> **Dataset entries**:
■ ■ ■ ■ ■ ■ ■
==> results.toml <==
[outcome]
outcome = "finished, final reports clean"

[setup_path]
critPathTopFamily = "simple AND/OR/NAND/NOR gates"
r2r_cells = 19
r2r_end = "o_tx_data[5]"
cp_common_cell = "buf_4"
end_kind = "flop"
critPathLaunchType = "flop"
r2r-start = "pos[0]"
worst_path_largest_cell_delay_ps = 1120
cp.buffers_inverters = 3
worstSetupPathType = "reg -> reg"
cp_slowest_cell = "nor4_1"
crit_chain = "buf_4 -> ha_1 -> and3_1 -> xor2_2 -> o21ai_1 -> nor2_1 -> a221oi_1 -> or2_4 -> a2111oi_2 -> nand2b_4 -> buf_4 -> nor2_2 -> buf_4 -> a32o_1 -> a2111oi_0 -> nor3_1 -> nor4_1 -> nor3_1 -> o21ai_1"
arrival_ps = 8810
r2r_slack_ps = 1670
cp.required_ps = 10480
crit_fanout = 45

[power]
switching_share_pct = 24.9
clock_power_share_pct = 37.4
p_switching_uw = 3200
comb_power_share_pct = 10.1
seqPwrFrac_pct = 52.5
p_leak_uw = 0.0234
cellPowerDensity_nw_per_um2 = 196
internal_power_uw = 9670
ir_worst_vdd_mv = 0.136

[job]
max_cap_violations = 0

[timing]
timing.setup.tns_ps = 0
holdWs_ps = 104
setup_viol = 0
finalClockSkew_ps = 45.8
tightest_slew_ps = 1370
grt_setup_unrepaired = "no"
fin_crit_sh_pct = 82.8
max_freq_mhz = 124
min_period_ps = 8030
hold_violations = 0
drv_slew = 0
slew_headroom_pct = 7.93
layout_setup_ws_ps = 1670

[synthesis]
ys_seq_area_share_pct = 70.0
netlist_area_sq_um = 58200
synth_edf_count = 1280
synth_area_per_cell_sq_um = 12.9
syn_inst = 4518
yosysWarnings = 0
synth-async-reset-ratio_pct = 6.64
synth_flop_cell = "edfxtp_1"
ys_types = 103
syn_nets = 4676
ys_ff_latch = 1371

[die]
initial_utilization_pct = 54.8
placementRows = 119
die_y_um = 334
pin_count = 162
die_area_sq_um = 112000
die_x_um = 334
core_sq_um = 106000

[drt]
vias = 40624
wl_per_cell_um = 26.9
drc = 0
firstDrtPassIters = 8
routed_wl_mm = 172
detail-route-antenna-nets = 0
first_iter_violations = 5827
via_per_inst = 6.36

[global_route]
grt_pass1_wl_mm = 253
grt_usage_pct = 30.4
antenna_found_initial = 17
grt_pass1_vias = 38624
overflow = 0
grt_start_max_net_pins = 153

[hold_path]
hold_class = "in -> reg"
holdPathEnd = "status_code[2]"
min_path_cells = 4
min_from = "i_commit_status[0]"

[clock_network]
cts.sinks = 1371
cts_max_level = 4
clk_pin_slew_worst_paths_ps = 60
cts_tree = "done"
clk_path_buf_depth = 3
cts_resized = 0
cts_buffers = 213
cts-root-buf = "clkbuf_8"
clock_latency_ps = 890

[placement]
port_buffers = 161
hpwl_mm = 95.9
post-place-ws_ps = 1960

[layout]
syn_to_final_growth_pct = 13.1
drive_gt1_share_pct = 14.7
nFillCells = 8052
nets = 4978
■ ■ ■ ■ ■ ■ ■
> **What you have to do**:
Every record should be given again exactly.

> **Solution for this exercise**:
==> results.toml <==
[outcome]
outcome = "finished, final reports clean"

[setup_path]
critPathTopFamily = "simple AND/OR/NAND/NOR gates"
r2r_cells = 19
r2r_end = "o_tx_data[5]"
cp_common_cell = "buf_4"
end_kind = "flop"
critPathLaunchType = "flop"
r2r-start = "pos[0]"
worst_path_largest_cell_delay_ps = 1120
cp.buffers_inverters = 3
worstSetupPathType = "reg -> reg"
cp_slowest_cell = "nor4_1"
crit_chain = "buf_4 -> ha_1 -> and3_1 -> xor2_2 -> o21ai_1 -> nor2_1 -> a221oi_1 -> or2_4 -> a2111oi_2 -> nand2b_4 -> buf_4 -> nor2_2 -> buf_4 -> a32o_1 -> a2111oi_0 -> nor3_1 -> nor4_1 -> nor3_1 -> o21ai_1"
arrival_ps = 8810
r2r_slack_ps = 1670
cp.required_ps = 10480
crit_fanout = 45

[power]
switching_share_pct = 24.9
clock_power_share_pct = 37.4
p_switching_uw = 3200
comb_power_share_pct = 10.1
seqPwrFrac_pct = 52.5
p_leak_uw = 0.0234
cellPowerDensity_nw_per_um2 = 196
internal_power_uw = 9670
ir_worst_vdd_mv = 0.136

[job]
max_cap_violations = 0

[timing]
timing.setup.tns_ps = 0
holdWs_ps = 104
setup_viol = 0
finalClockSkew_ps = 45.8
tightest_slew_ps = 1370
grt_setup_unrepaired = "no"
fin_crit_sh_pct = 82.8
max_freq_mhz = 124
min_period_ps = 8030
hold_violations = 0
drv_slew = 0
slew_headroom_pct = 7.93
layout_setup_ws_ps = 1670

[synthesis]
ys_seq_area_share_pct = 70.0
netlist_area_sq_um = 58200
synth_edf_count = 1280
synth_area_per_cell_sq_um = 12.9
syn_inst = 4518
yosysWarnings = 0
synth-async-reset-ratio_pct = 6.64
synth_flop_cell = "edfxtp_1"
ys_types = 103
syn_nets = 4676
ys_ff_latch = 1371

[die]
initial_utilization_pct = 54.8
placementRows = 119
die_y_um = 334
pin_count = 162
die_area_sq_um = 112000
die_x_um = 334
core_sq_um = 106000

[drt]
vias = 40624
wl_per_cell_um = 26.9
drc = 0
firstDrtPassIters = 8
routed_wl_mm = 172
detail-route-antenna-nets = 0
first_iter_violations = 5827
via_per_inst = 6.36

[global_route]
grt_pass1_wl_mm = 253
grt_usage_pct = 30.4
antenna_found_initial = 17
grt_pass1_vias = 38624
overflow = 0
grt_start_max_net_pins = 153

[hold_path]
hold_class = "in -> reg"
holdPathEnd = "status_code[2]"
min_path_cells = 4
min_from = "i_commit_status[0]"

[clock_network]
cts.sinks = 1371
cts_max_level = 4
clk_pin_slew_worst_paths_ps = 60
cts_tree = "done"
clk_path_buf_depth = 3
cts_resized = 0
cts_buffers = 213
cts-root-buf = "clkbuf_8"
clock_latency_ps = 890

[placement]
port_buffers = 161
hpwl_mm = 95.9
post-place-ws_ps = 1960

[layout]
syn_to_final_growth_pct = 13.1
drive_gt1_share_pct = 14.7
nFillCells = 8052
nets = 4978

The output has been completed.